Does that mean that we have now emerged, and so do not need the label or the ‘conversation’ any more?

Here are some links to blogs that wrestle with this issue- if you are interested in this issue, then these guys are well worth reading;

Jason Clark blogging at deep church

tallskinnykiwi

Scott McKnight

I have posted two earlier discussions in this vein too- here and here

So what do you think? Has the term become a liability- something to be defended, but useless as point of definition?

If so, why do I feel a sense of loss?

I think, for me, it has been a useful portal to a whole set of thoughts, challenges and concepts that have turned me upside down, but have been a real blessing in my life, and in people all around me.

It has also been a way that our small and isolated group could reach out to people in the wider world,and find support and common understanding.

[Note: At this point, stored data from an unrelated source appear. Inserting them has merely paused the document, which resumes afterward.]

File: config.mk
export PLATFORM = sky130hd
export DESIGN_NAME = ctrl_reg_block
export DESIGN_NICKNAME = d
export VERILOG_FILES = /design/src/rtl/ctrl_reg_block.sv
export SDC_FILE = /design/constraint.sdc
export NUM_CORES = 1
export LEC_CHECK = 0
export ABC_CLOCK_PERIOD_IN_PS = 2150
export CAP_MARGIN = 10
export CORE_MARGIN = 2
export CORE_UTILIZATION = 24
export DETAILED_ROUTE_END_ITERATION = 10
export PLACE_DENSITY_LB_ADDON = 0.12
export SLEW_MARGIN = 20
export SYNTH_ARGS = -nofsm -noshare
export SYNTH_HDL_FRONTEND = slang
export SYNTH_SLANG_ARGS = --single-unit
File: constraint.sdc
create_clock -name clk -period 2.15 [get_ports clk]
set_clock_uncertainty 0.15 [all_clocks]
set_input_delay 0.215 -clock clk [delete_from_list [all_inputs] [get_ports clk]]
set_output_delay 0.215 -clock clk [all_outputs]
set_load 0.03 [all_outputs]
<file path="src/rtl/uart_pkg.sv">
// Shared types and constants for the UART transmit arbiter.
// The arbiter state enum is kept apart from any transmitter-side state enum.
package uart_pkg;

    localparam int UART_DATA_W = 8;

    typedef enum logic [2:0] {
        IDLE,
        GRANT,
        START,
        WAIT_DONE,
        GAP
    } arb_state_t;

    // Width of a counter that must hold values 0..max_val (at least one bit).
    function automatic int cnt_width(input int max_val);
        return (max_val < 1) ? 1 : $clog2(max_val + 1);
    endfunction

endpackage

</file>
<file path="src/rtl/uart_tx_arbiter_rr_pick.sv">
// Combinational round-robin picker: the first set request strictly after ptr,
// wrapping around, so the last winner has the lowest priority.
module rr_pick #(
    parameter int NUM_REQ = 4
) (
    input  logic [NUM_REQ-1:0]         req,
    input  logic [$clog2(NUM_REQ)-1:0] ptr,
    output logic [$clog2(NUM_REQ)-1:0] idx,
    output logic                       found
);

    localparam int IW = $clog2(NUM_REQ);

    logic [IW-1:0]      cand [NUM_REQ];
    logic [NUM_REQ-1:0] hit;

    // cand[k] is the requester that sits k+1 places after the pointer.
    for (genvar gi = 0; gi < NUM_REQ; gi++) begin : g_cand
        assign cand[gi] = IW'((int'(ptr) + gi + 1) % NUM_REQ);
        assign hit[gi]  = req[cand[gi]];
    end

    always_comb begin
        idx   = '0;
        found = 1'b0;
        for (int i = NUM_REQ - 1; i >= 0; i--) begin
            if (hit[i]) begin
                idx   = cand[i];
                found = 1'b1;
            end
        end
    end

endmodule

</file>
<file path="src/rtl/uart_tx_arbiter.sv">
// Round-robin sharing of one UART transmitter among NUM_REQ byte producers,
// with an inter-frame gap and a sticky watchdog on frame completion.
module uart_tx_arbiter
    import uart_pkg::*;
#(
    parameter int NUM_REQ        = 4,
    parameter int GAP_CYCLES     = 16,
    parameter int TIMEOUT_CYCLES = 20000
) (
    input  logic                           clk,
    input  logic                           rst_n,
    input  logic [NUM_REQ-1:0]             req_valid,
    input  logic [UART_DATA_W*NUM_REQ-1:0] req_data,
    output logic [NUM_REQ-1:0]             req_ready,
    output logic [UART_DATA_W-1:0]         tx_data,
    output logic                           tx_start,
    input  logic                           tx_busy,
    input  logic                           tx_done,
    output logic [$clog2(NUM_REQ)-1:0]     grant_id,
    output logic                           active,
    output logic                           timeout_err,
    input  logic                           err_clr
);

    localparam int IW    = $clog2(NUM_REQ);
    localparam int GAP_W = cnt_width(GAP_CYCLES);
    localparam int WD_W  = cnt_width(TIMEOUT_CYCLES);

    localparam logic [GAP_W-1:0] GAP_LAST = GAP_W'((GAP_CYCLES > 0) ? GAP_CYCLES - 1 : 0);
    // The watchdog expires on the cycle its count would step to TIMEOUT_CYCLES-1,
    // i.e. while the register still holds TIMEOUT_CYCLES-2.
    localparam logic [WD_W-1:0]  WD_LAST  = WD_W'((TIMEOUT_CYCLES > 1) ? TIMEOUT_CYCLES - 2 : 0);

    arb_state_t             state_reg, state_next;
    logic [IW-1:0]          ptr_reg, ptr_next;
    logic [IW-1:0]          grant_reg, grant_next;
    logic [UART_DATA_W-1:0] data_reg, data_next;
    logic [WD_W-1:0]        wd_reg, wd_next;
    logic [GAP_W-1:0]       gap_reg, gap_next;
    logic                   err_reg, err_next;

    logic [IW-1:0]          pick_idx;
    logic                   pick_found;

    rr_pick #(
        .NUM_REQ (NUM_REQ)
    ) u_pick (
        .req   (req_valid),
        .ptr   (ptr_reg),
        .idx   (pick_idx),
        .found (pick_found)
    );

    always_ff @(posedge clk or negedge rst_n) begin
        if (!rst_n) begin
            state_reg <= IDLE;
            ptr_reg   <= IW'(NUM_REQ - 1);
            grant_reg <= '0;
            data_reg  <= '0;
            wd_reg    <= '0;
            gap_reg   <= '0;
            err_reg   <= 1'b0;
        end else begin
            state_reg <= state_next;
            ptr_reg   <= ptr_next;
            grant_reg <= grant_next;
            data_reg  <= data_next;
            wd_reg    <= wd_next;
            gap_reg   <= gap_next;
            err_reg   <= err_next;
        end
    end

    always_comb begin
        state_next = state_reg;
        ptr_next   = ptr_reg;
        grant_next = grant_reg;
        data_next  = data_reg;
        wd_next    = wd_reg;
        gap_next   = gap_reg;
        // A timeout below overrides this clear in the same cycle.
        err_next   = err_reg & ~err_clr;

        unique case (state_reg)
            IDLE: begin
                if (pick_found) begin
                    grant_next = pick_idx;
                    state_next = GRANT;
                end
            end
            GRANT: begin
                if (req_valid[grant_reg]) begin
                    data_next  = req_data[UART_DATA_W*grant_reg +: UART_DATA_W];
                    ptr_next   = grant_reg;
                    state_next = START;
                end else begin
                    state_next = IDLE;
                end
            end
            START: begin
                if (!tx_busy) begin
                    wd_next    = '0;
                    state_next = WAIT_DONE;
                end
            end
            WAIT_DONE: begin
                if (tx_done) begin
                    gap_next   = '0;
                    state_next = (GAP_CYCLES == 0) ? IDLE : GAP;
                end else if (wd_reg == WD_LAST) begin
                    err_next   = 1'b1;
                    state_next = IDLE;
                end else begin
                    wd_next = wd_reg + 1'b1;
                end
            end
            GAP: begin
                if (gap_reg == GAP_LAST) begin
                    state_next = IDLE;
                end else begin
                    gap_next = gap_reg + 1'b1;
                end
            end
            default: state_next = IDLE;
        endcase
    end

    always_comb begin
        req_ready = '0;
        if (state_reg == GRANT) begin
            req_ready[grant_reg] = 1'b1;
        end
        tx_start = (state_reg == START) && !tx_busy;
        active   = (state_reg != IDLE);
    end

    assign tx_data     = data_reg;
    assign grant_id    = grant_reg;
    assign timeout_err = err_reg;

endmodule

</file>
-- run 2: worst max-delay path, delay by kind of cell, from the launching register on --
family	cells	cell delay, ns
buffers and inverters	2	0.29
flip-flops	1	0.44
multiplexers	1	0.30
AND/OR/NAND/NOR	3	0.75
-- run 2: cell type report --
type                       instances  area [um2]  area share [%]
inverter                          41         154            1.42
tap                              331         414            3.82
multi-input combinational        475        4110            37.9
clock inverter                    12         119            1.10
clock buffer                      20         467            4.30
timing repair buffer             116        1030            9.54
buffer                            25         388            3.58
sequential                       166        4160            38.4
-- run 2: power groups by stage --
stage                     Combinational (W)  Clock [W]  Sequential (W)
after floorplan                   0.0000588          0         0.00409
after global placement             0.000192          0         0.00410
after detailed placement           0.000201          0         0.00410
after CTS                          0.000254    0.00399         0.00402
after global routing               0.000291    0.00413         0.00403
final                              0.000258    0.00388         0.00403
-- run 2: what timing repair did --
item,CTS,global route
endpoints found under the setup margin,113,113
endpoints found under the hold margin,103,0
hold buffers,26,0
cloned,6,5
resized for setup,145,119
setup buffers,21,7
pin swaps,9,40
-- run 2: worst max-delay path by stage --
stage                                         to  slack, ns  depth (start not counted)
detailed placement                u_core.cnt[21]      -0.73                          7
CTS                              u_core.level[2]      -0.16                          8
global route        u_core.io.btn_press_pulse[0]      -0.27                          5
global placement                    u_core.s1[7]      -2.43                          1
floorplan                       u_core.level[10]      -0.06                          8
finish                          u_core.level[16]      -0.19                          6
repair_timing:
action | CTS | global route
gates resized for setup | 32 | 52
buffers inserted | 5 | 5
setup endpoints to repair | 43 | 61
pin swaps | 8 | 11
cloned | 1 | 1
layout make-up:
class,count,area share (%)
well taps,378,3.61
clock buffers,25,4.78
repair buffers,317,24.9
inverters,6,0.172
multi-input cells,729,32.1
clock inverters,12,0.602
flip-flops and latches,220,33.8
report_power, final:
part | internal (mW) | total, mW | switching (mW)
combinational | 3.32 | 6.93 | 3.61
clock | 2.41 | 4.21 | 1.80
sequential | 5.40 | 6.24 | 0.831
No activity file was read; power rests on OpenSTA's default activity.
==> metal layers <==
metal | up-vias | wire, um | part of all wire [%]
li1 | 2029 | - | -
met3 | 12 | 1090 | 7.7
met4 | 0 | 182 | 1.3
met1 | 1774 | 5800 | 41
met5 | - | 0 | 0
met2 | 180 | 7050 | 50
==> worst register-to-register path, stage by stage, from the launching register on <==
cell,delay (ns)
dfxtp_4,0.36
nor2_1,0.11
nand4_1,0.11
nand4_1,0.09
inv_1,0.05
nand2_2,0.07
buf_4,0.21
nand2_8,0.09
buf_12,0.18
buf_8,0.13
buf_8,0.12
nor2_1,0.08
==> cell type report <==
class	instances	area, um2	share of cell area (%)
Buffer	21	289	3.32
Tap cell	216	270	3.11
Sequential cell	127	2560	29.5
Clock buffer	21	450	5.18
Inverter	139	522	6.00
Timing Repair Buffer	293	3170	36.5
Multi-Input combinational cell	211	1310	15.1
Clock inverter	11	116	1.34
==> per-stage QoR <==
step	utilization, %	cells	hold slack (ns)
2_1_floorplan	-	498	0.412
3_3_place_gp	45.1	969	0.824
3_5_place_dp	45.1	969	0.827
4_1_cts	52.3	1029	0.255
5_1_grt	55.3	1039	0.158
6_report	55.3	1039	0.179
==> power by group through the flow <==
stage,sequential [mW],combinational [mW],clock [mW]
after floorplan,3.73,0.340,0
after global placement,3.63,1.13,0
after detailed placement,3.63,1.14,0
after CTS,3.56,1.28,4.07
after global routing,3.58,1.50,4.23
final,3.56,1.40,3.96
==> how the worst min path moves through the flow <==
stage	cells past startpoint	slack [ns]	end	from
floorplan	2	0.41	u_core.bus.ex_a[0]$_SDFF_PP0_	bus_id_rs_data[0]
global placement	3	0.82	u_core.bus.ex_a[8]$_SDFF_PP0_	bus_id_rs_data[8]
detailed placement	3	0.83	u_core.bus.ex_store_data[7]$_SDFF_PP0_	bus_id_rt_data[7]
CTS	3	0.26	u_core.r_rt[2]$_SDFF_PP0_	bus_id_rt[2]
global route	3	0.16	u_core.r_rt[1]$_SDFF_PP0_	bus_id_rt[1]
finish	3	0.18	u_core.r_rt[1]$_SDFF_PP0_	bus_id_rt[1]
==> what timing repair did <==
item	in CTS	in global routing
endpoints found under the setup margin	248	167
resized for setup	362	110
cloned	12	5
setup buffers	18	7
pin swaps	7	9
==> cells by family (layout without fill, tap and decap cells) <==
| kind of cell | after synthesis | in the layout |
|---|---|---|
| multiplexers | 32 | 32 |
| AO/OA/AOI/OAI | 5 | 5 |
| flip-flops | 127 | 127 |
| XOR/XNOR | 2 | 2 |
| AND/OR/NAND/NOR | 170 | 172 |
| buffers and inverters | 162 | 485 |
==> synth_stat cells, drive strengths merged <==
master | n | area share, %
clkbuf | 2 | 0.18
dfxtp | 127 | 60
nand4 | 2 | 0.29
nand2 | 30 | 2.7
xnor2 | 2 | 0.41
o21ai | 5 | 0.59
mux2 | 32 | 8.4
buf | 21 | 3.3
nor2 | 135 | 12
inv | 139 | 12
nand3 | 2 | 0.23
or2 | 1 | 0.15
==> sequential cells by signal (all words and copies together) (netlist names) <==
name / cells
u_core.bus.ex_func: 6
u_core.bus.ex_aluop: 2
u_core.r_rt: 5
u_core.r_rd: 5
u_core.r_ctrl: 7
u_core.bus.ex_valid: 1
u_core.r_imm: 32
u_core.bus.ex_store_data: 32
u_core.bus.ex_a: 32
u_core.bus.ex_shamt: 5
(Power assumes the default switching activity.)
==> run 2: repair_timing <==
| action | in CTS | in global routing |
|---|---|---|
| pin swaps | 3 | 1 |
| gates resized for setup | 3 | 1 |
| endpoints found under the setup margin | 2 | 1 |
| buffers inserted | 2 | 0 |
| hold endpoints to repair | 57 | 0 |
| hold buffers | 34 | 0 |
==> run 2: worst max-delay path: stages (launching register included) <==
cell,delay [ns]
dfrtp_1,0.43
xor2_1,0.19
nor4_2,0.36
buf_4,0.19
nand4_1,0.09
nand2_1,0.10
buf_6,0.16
===== src/rtl/xor_sched_if.sv =====
// Request/grant/result bundle for the two-requester bit-serial XOR scheduler.
interface xor_sched_if #(
    parameter int WIDTH = 16
);
    logic             req_0;
    logic             req_1;
    logic [WIDTH-1:0] a_0;
    logic [WIDTH-1:0] b_0;
    logic [WIDTH-1:0] a_1;
    logic [WIDTH-1:0] b_1;
    logic             op_0;
    logic             op_1;
    logic             gnt_0;
    logic             gnt_1;
    logic             busy;
    logic             done;
    logic [WIDTH-1:0] result;
    logic             result_id;

    modport master (
        output req_0, req_1, a_0, b_0, a_1, b_1, op_0, op_1,
        input  gnt_0, gnt_1, busy, done, result, result_id
    );

    modport slave (
        input  req_0, req_1, a_0, b_0, a_1, b_1, op_0, op_1,
        output gnt_0, gnt_1, busy, done, result, result_id
    );
endinterface


===== src/rtl/xor_sched.sv =====
// Round-robin two-requester scheduler feeding one shared 1-bit XOR stage, LSB first.
// Define XOR_SCHED_XNOR_EN to honour the per-request op select (XNOR when op=1).
//
// state | meaning
// IDLE  | waiting for a request; arbitrates and captures operands
// SHIFT | one result bit per edge, WIDTH edges
// DONE  | done pulse cycle; returns to IDLE next edge
module xor_sched #(
    parameter int WIDTH = 16
) (
    input  logic       clk,
    input  logic       reset_n,
    xor_sched_if.slave bus
);
    localparam int CW = (WIDTH > 1) ? $clog2(WIDTH) : 1;
    localparam logic [CW-1:0] LAST_BIT = CW'(WIDTH - 1);

    typedef enum logic [1:0] {IDLE, SHIFT, DONE} state_t;

    state_t           state, state_nx;
    logic [CW-1:0]    cnt, cnt_nx;
    logic [WIDTH-1:0] a_r, a_nx, b_r, b_nx, sr, sr_nx, res_nx;
    logic             last, last_nx, id_r, id_nx;
    logic             gnt0_nx, gnt1_nx, busy_nx, done_nx, resid_nx;
    logic             win, stage_bit;

`ifdef XOR_SCHED_XNOR_EN
    logic op_r, op_nx;
    assign stage_bit = a_r[0] ^ b_r[0] ^ op_r;
`else
    logic unused_op;
    assign unused_op = &{1'b0, bus.op_0, bus.op_1};
    assign stage_bit = a_r[0] ^ b_r[0];
`endif

    // Contention goes to whoever was not granted last; a lone requester always wins.
    assign win = (bus.req_0 && bus.req_1) ? ~last : bus.req_1;

    always_comb begin
        state_nx = state;
        cnt_nx   = cnt;
        a_nx     = a_r;
        b_nx     = b_r;
        sr_nx    = sr;
        last_nx  = last;
        id_nx    = id_r;
        gnt0_nx  = 1'b0;
        gnt1_nx  = 1'b0;
        busy_nx  = bus.busy;
        done_nx  = 1'b0;
        res_nx   = bus.result;
        resid_nx = bus.result_id;
`ifdef XOR_SCHED_XNOR_EN
        op_nx    = op_r;
`endif
        case (state)
            IDLE: begin
                busy_nx = 1'b0;
                if (bus.req_0 || bus.req_1) begin
                    a_nx     = win ? bus.a_1 : bus.a_0;
                    b_nx     = win ? bus.b_1 : bus.b_0;
`ifdef XOR_SCHED_XNOR_EN
                    op_nx    = win ? bus.op_1 : bus.op_0;
`endif
                    cnt_nx   = '0;
                    last_nx  = win;
                    id_nx    = win;
                    gnt0_nx  = ~win;
                    gnt1_nx  = win;
                    busy_nx  = 1'b1;
                    state_nx = SHIFT;
                end
            end
            SHIFT: begin
                a_nx   = a_r >> 1;
                b_nx   = b_r >> 1;
                sr_nx  = sr >> 1;
                sr_nx[WIDTH-1] = stage_bit;
                cnt_nx = cnt + 1'b1;
                if (cnt == LAST_BIT) begin
                    res_nx   = sr_nx;
                    resid_nx = id_r;
                    done_nx  = 1'b1;
                    state_nx = DONE;
                end
            end
            DONE: begin
                busy_nx  = 1'b0;
                state_nx = IDLE;
            end
            default: begin
                busy_nx  = 1'b0;
                state_nx = IDLE;
            end
        endcase
    end

    always_ff @(posedge clk) begin
        if (!reset_n) begin
            state         <= IDLE;
            cnt           <= '0;
            a_r           <= '0;
            b_r           <= '0;
            sr            <= '0;
            last          <= 1'b1;
            id_r          <= 1'b0;
            bus.gnt_0     <= 1'b0;
            bus.gnt_1     <= 1'b0;
            bus.busy      <= 1'b0;
            bus.done      <= 1'b0;
            bus.result    <= '0;
            bus.result_id <= 1'b0;
`ifdef XOR_SCHED_XNOR_EN
            op_r          <= 1'b0;
`endif
        end else begin
            state         <= state_nx;
            cnt           <= cnt_nx;
            a_r           <= a_nx;
            b_r           <= b_nx;
            sr            <= sr_nx;
            last          <= last_nx;
            id_r          <= id_nx;
            bus.gnt_0     <= gnt0_nx;
            bus.gnt_1     <= gnt1_nx;
            bus.busy      <= busy_nx;
            bus.done      <= done_nx;
            bus.result    <= res_nx;
            bus.result_id <= resid_nx;
`ifdef XOR_SCHED_XNOR_EN
            op_r          <= op_nx;
`endif
        end
    end
endmodule


===== src/flat_wrapper.sv =====
// flat-port wrapper written by rule: the top's interface ports become plain ports
module xor_sched_flat 
#(
    parameter int WIDTH = 16
)
  (clk, reset_n, bus_req_0, bus_req_1, bus_a_0, bus_b_0, bus_a_1, bus_b_1, bus_op_0, bus_op_1, bus_gnt_0, bus_gnt_1, bus_busy, bus_done, bus_result, bus_result_id);
  xor_sched_if #(.WIDTH(WIDTH)) bus_i ();
  input  logic clk;
  input  logic reset_n;
  input wire logic [$bits(bus_i.req_0)-1:0] bus_req_0;
  input wire logic [$bits(bus_i.req_1)-1:0] bus_req_1;
  input wire logic [$bits(bus_i.a_0)-1:0] bus_a_0;
  input wire logic [$bits(bus_i.b_0)-1:0] bus_b_0;
  input wire logic [$bits(bus_i.a_1)-1:0] bus_a_1;
  input wire logic [$bits(bus_i.b_1)-1:0] bus_b_1;
  input wire logic [$bits(bus_i.op_0)-1:0] bus_op_0;
  input wire logic [$bits(bus_i.op_1)-1:0] bus_op_1;
  output wire logic [$bits(bus_i.gnt_0)-1:0] bus_gnt_0;
  output wire logic [$bits(bus_i.gnt_1)-1:0] bus_gnt_1;
  output wire logic [$bits(bus_i.busy)-1:0] bus_busy;
  output wire logic [$bits(bus_i.done)-1:0] bus_done;
  output wire logic [$bits(bus_i.result)-1:0] bus_result;
  output wire logic [$bits(bus_i.result_id)-1:0] bus_result_id;
  assign bus_i.req_0 = bus_req_0;
  assign bus_i.req_1 = bus_req_1;
  assign bus_i.a_0 = bus_a_0;
  assign bus_i.b_0 = bus_b_0;
  assign bus_i.a_1 = bus_a_1;
  assign bus_i.b_1 = bus_b_1;
  assign bus_i.op_0 = bus_op_0;
  assign bus_i.op_1 = bus_op_1;
  assign bus_gnt_0 = bus_i.gnt_0;
  assign bus_gnt_1 = bus_i.gnt_1;
  assign bus_busy = bus_i.busy;
  assign bus_done = bus_i.done;
  assign bus_result = bus_i.result;
  assign bus_result_id = bus_i.result_id;
  xor_sched #(.WIDTH(WIDTH)) u_core (.clk(clk), .reset_n(reset_n), .bus(bus_i));
endmodule
### config.mk
export PLATFORM = sky130hd
export DESIGN_NAME = mdu_iterative
export DESIGN_NICKNAME = d
export VERILOG_FILES = /design/src/rtl/mdu_iterative.sv
export SDC_FILE = /design/constraint.sdc
export NUM_CORES = 2
export LEC_CHECK = 0
export CAP_MARGIN = 10
export CORE_MARGIN = 5
export CORE_UTILIZATION = 40
export CTS_CLUSTER_SIZE = 40
export DETAILED_ROUTE_END_ITERATION = 10
export MAX_ROUTING_LAYER = met4
export SYNTH_ARGS = -nofsm -noshare
export SYNTH_HDL_FRONTEND = slang
export SYNTH_SLANG_ARGS = --single-unit
### constraint.sdc
create_clock -name clk -period 6.8 [get_ports clk]
set_input_delay 0.68 -clock clk [delete_from_list [all_inputs] [get_ports clk]]
set_output_delay 0.68 -clock clk [all_outputs]
set_load 0.1 [all_outputs]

Does our planned but as yet unrealised) ‘Emerging Scotland Network’ (see here) need a new name even before it begins?

And if the label is dead- what next? The emerged church? The missional church? The new monastics of Dunoon/Watford/Wherever?

I suppose in others, I still wonder if this is a movement towards something, or away from something else? And whilst the journey may be life long, then there are still fellow travelers, and way side inns- otherwise who will survive the journey?

In my self, I just kind of feel that I have lost a lifeboat, and it’s back to swimming again.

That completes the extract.